_Task_:
Each record that follows is to be output in full, precisely as written.
- Opening Delimiter -
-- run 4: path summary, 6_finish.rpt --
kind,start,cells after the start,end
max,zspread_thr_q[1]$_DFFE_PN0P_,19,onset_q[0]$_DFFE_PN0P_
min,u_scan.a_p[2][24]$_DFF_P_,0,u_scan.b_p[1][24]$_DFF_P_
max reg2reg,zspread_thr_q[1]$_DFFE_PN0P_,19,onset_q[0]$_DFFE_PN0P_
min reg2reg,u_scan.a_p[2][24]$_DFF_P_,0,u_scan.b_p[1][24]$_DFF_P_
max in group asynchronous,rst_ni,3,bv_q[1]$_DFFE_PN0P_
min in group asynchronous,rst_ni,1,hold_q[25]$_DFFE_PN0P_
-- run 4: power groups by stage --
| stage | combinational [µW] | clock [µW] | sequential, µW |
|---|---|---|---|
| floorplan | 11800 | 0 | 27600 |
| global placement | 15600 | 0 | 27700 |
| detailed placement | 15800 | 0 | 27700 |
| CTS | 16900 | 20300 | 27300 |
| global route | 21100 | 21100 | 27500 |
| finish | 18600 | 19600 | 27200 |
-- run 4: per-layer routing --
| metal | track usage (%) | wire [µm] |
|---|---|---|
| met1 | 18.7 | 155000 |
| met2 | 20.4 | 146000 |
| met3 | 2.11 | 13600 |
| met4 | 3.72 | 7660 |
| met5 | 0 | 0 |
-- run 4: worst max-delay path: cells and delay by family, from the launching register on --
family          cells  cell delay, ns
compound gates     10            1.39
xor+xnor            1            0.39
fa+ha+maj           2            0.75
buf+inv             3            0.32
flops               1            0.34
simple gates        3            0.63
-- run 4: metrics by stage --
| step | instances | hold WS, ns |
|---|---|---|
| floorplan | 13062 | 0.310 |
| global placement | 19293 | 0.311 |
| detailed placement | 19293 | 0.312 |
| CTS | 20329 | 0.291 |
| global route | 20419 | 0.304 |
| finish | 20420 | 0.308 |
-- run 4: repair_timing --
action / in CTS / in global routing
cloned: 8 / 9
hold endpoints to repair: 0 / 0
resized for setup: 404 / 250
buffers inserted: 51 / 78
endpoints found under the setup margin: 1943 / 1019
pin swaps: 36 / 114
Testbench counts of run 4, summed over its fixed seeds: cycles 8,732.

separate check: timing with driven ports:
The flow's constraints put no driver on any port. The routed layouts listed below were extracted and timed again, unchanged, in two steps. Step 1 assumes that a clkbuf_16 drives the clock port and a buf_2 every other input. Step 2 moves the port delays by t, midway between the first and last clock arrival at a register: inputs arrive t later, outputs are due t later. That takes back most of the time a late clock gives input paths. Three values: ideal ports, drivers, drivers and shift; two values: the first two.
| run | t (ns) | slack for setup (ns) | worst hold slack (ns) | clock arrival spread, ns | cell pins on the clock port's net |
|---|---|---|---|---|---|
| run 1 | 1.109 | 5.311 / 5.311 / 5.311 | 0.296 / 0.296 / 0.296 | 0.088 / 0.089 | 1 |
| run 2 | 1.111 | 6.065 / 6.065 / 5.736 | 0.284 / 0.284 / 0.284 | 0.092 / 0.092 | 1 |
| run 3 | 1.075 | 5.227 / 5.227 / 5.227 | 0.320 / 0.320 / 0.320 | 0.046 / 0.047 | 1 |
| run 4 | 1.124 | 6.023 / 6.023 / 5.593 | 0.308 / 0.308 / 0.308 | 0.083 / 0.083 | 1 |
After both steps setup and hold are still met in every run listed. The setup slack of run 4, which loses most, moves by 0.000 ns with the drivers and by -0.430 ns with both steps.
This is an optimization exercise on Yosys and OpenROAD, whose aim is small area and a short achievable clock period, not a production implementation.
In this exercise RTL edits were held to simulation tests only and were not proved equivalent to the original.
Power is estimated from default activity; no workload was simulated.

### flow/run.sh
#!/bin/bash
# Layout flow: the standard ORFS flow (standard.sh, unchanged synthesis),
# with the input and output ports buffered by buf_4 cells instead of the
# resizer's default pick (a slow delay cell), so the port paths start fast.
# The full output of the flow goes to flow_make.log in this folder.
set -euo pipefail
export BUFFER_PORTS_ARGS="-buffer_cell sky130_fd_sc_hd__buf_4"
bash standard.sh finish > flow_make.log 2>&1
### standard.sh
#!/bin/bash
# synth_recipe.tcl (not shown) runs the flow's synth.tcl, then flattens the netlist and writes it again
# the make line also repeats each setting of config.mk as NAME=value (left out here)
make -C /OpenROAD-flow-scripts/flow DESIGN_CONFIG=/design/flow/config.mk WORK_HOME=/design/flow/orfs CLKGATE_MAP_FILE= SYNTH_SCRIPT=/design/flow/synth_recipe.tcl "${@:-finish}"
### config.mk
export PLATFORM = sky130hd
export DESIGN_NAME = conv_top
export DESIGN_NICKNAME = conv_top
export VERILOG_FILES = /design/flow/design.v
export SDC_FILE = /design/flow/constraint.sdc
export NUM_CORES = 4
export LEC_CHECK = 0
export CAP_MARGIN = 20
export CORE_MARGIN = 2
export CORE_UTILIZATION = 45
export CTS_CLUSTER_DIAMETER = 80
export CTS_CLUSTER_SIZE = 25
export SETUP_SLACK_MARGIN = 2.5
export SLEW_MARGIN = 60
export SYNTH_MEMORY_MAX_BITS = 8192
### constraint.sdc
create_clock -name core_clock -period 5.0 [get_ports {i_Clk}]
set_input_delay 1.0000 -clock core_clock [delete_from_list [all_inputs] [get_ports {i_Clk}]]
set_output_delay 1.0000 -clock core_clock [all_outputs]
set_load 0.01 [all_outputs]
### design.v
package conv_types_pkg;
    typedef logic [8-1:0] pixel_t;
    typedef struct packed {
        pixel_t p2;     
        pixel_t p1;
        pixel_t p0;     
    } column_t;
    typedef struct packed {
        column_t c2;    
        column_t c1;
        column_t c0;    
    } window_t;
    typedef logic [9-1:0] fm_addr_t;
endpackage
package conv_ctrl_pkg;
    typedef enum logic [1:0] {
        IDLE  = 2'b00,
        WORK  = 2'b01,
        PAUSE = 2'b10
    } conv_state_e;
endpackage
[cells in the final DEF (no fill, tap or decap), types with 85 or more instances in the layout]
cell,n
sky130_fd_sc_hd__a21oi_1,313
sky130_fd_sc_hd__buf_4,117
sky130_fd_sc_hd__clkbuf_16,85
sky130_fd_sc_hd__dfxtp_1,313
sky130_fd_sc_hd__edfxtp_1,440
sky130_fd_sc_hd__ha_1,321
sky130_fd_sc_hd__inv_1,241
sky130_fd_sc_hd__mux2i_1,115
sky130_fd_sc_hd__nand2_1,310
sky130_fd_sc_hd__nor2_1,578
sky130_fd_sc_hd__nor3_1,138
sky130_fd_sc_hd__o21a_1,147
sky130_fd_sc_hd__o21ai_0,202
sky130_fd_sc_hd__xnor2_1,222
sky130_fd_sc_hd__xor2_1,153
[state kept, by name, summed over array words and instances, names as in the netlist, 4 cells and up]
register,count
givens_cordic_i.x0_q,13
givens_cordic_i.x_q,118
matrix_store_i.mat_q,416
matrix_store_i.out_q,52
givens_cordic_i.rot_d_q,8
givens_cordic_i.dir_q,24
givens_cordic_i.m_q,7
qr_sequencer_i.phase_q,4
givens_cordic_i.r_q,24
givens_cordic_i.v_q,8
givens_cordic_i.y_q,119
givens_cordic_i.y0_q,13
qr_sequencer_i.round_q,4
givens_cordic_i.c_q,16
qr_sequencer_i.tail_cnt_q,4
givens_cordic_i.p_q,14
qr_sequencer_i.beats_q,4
- Closing Delimiter -
_Result below_:
-- run 4: path summary, 6_finish.rpt --
kind,start,cells after the start,end
max,zspread_thr_q[1]$_DFFE_PN0P_,19,onset_q[0]$_DFFE_PN0P_
min,u_scan.a_p[2][24]$_DFF_P_,0,u_scan.b_p[1][24]$_DFF_P_
max reg2reg,zspread_thr_q[1]$_DFFE_PN0P_,19,onset_q[0]$_DFFE_PN0P_
min reg2reg,u_scan.a_p[2][24]$_DFF_P_,0,u_scan.b_p[1][24]$_DFF_P_
max in group asynchronous,rst_ni,3,bv_q[1]$_DFFE_PN0P_
min in group asynchronous,rst_ni,1,hold_q[25]$_DFFE_PN0P_
-- run 4: power groups by stage --
| stage | combinational [µW] | clock [µW] | sequential, µW |
|---|---|---|---|
| floorplan | 11800 | 0 | 27600 |
| global placement | 15600 | 0 | 27700 |
| detailed placement | 15800 | 0 | 27700 |
| CTS | 16900 | 20300 | 27300 |
| global route | 21100 | 21100 | 27500 |
| finish | 18600 | 19600 | 27200 |
-- run 4: per-layer routing --
| metal | track usage (%) | wire [µm] |
|---|---|---|
| met1 | 18.7 | 155000 |
| met2 | 20.4 | 146000 |
| met3 | 2.11 | 13600 |
| met4 | 3.72 | 7660 |
| met5 | 0 | 0 |
-- run 4: worst max-delay path: cells and delay by family, from the launching register on --
family          cells  cell delay, ns
compound gates     10            1.39
xor+xnor            1            0.39
fa+ha+maj           2            0.75
buf+inv             3            0.32
flops               1            0.34
simple gates        3            0.63
-- run 4: metrics by stage --
| step | instances | hold WS, ns |
|---|---|---|
| floorplan | 13062 | 0.310 |
| global placement | 19293 | 0.311 |
| detailed placement | 19293 | 0.312 |
| CTS | 20329 | 0.291 |
| global route | 20419 | 0.304 |
| finish | 20420 | 0.308 |
-- run 4: repair_timing --
action / in CTS / in global routing
cloned: 8 / 9
hold endpoints to repair: 0 / 0
resized for setup: 404 / 250
buffers inserted: 51 / 78
endpoints found under the setup margin: 1943 / 1019
pin swaps: 36 / 114
Testbench counts of run 4, summed over its fixed seeds: cycles 8,732.

separate check: timing with driven ports:
The flow's constraints put no driver on any port. The routed layouts listed below were extracted and timed again, unchanged, in two steps. Step 1 assumes that a clkbuf_16 drives the clock port and a buf_2 every other input. Step 2 moves the port delays by t, midway between the first and last clock arrival at a register: inputs arrive t later, outputs are due t later. That takes back most of the time a late clock gives input paths. Three values: ideal ports, drivers, drivers and shift; two values: the first two.
| run | t (ns) | slack for setup (ns) | worst hold slack (ns) | clock arrival spread, ns | cell pins on the clock port's net |
|---|---|---|---|---|---|
| run 1 | 1.109 | 5.311 / 5.311 / 5.311 | 0.296 / 0.296 / 0.296 | 0.088 / 0.089 | 1 |
| run 2 | 1.111 | 6.065 / 6.065 / 5.736 | 0.284 / 0.284 / 0.284 | 0.092 / 0.092 | 1 |
| run 3 | 1.075 | 5.227 / 5.227 / 5.227 | 0.320 / 0.320 / 0.320 | 0.046 / 0.047 | 1 |
| run 4 | 1.124 | 6.023 / 6.023 / 5.593 | 0.308 / 0.308 / 0.308 | 0.083 / 0.083 | 1 |
After both steps setup and hold are still met in every run listed. The setup slack of run 4, which loses most, moves by 0.000 ns with the drivers and by -0.430 ns with both steps.
This is an optimization exercise on Yosys and OpenROAD, whose aim is small area and a short achievable clock period, not a production implementation.
In this exercise RTL edits were held to simulation tests only and were not proved equivalent to the original.
Power is estimated from default activity; no workload was simulated.

### flow/run.sh
#!/bin/bash
# Layout flow: the standard ORFS flow (standard.sh, unchanged synthesis),
# with the input and output ports buffered by buf_4 cells instead of the
# resizer's default pick (a slow delay cell), so the port paths start fast.
# The full output of the flow goes to flow_make.log in this folder.
set -euo pipefail
export BUFFER_PORTS_ARGS="-buffer_cell sky130_fd_sc_hd__buf_4"
bash standard.sh finish > flow_make.log 2>&1
### standard.sh
#!/bin/bash
# synth_recipe.tcl (not shown) runs the flow's synth.tcl, then flattens the netlist and writes it again
# the make line also repeats each setting of config.mk as NAME=value (left out here)
make -C /OpenROAD-flow-scripts/flow DESIGN_CONFIG=/design/flow/config.mk WORK_HOME=/design/flow/orfs CLKGATE_MAP_FILE= SYNTH_SCRIPT=/design/flow/synth_recipe.tcl "${@:-finish}"
### config.mk
export PLATFORM = sky130hd
export DESIGN_NAME = conv_top
export DESIGN_NICKNAME = conv_top
export VERILOG_FILES = /design/flow/design.v
export SDC_FILE = /design/flow/constraint.sdc
export NUM_CORES = 4
export LEC_CHECK = 0
export CAP_MARGIN = 20
export CORE_MARGIN = 2
export CORE_UTILIZATION = 45
export CTS_CLUSTER_DIAMETER = 80
export CTS_CLUSTER_SIZE = 25
export SETUP_SLACK_MARGIN = 2.5
export SLEW_MARGIN = 60
export SYNTH_MEMORY_MAX_BITS = 8192
### constraint.sdc
create_clock -name core_clock -period 5.0 [get_ports {i_Clk}]
set_input_delay 1.0000 -clock core_clock [delete_from_list [all_inputs] [get_ports {i_Clk}]]
set_output_delay 1.0000 -clock core_clock [all_outputs]
set_load 0.01 [all_outputs]
### design.v
package conv_types_pkg;
    typedef logic [8-1:0] pixel_t;
    typedef struct packed {
        pixel_t p2;     
        pixel_t p1;
        pixel_t p0;     
    } column_t;
    typedef struct packed {
        column_t c2;    
        column_t c1;
        column_t c0;    
    } window_t;
    typedef logic [9-1:0] fm_addr_t;
endpackage
package conv_ctrl_pkg;
    typedef enum logic [1:0] {
        IDLE  = 2'b00,
        WORK  = 2'b01,
        PAUSE = 2'b10
    } conv_state_e;
endpackage
[cells in the final DEF (no fill, tap or decap), types with 85 or more instances in the layout]
cell,n
sky130_fd_sc_hd__a21oi_1,313
sky130_fd_sc_hd__buf_4,117
sky130_fd_sc_hd__clkbuf_16,85
sky130_fd_sc_hd__dfxtp_1,313
sky130_fd_sc_hd__edfxtp_1,440
sky130_fd_sc_hd__ha_1,321
sky130_fd_sc_hd__inv_1,241
sky130_fd_sc_hd__mux2i_1,115
sky130_fd_sc_hd__nand2_1,310
sky130_fd_sc_hd__nor2_1,578
sky130_fd_sc_hd__nor3_1,138
sky130_fd_sc_hd__o21a_1,147
sky130_fd_sc_hd__o21ai_0,202
sky130_fd_sc_hd__xnor2_1,222
sky130_fd_sc_hd__xor2_1,153
[state kept, by name, summed over array words and instances, names as in the netlist, 4 cells and up]
register,count
givens_cordic_i.x0_q,13
givens_cordic_i.x_q,118
matrix_store_i.mat_q,416
matrix_store_i.out_q,52
givens_cordic_i.rot_d_q,8
givens_cordic_i.dir_q,24
givens_cordic_i.m_q,7
qr_sequencer_i.phase_q,4
givens_cordic_i.r_q,24
givens_cordic_i.v_q,8
givens_cordic_i.y_q,119
givens_cordic_i.y0_q,13
qr_sequencer_i.round_q,4
givens_cordic_i.c_q,16
qr_sequencer_i.tail_cnt_q,4
givens_cordic_i.p_q,14
qr_sequencer_i.beats_q,4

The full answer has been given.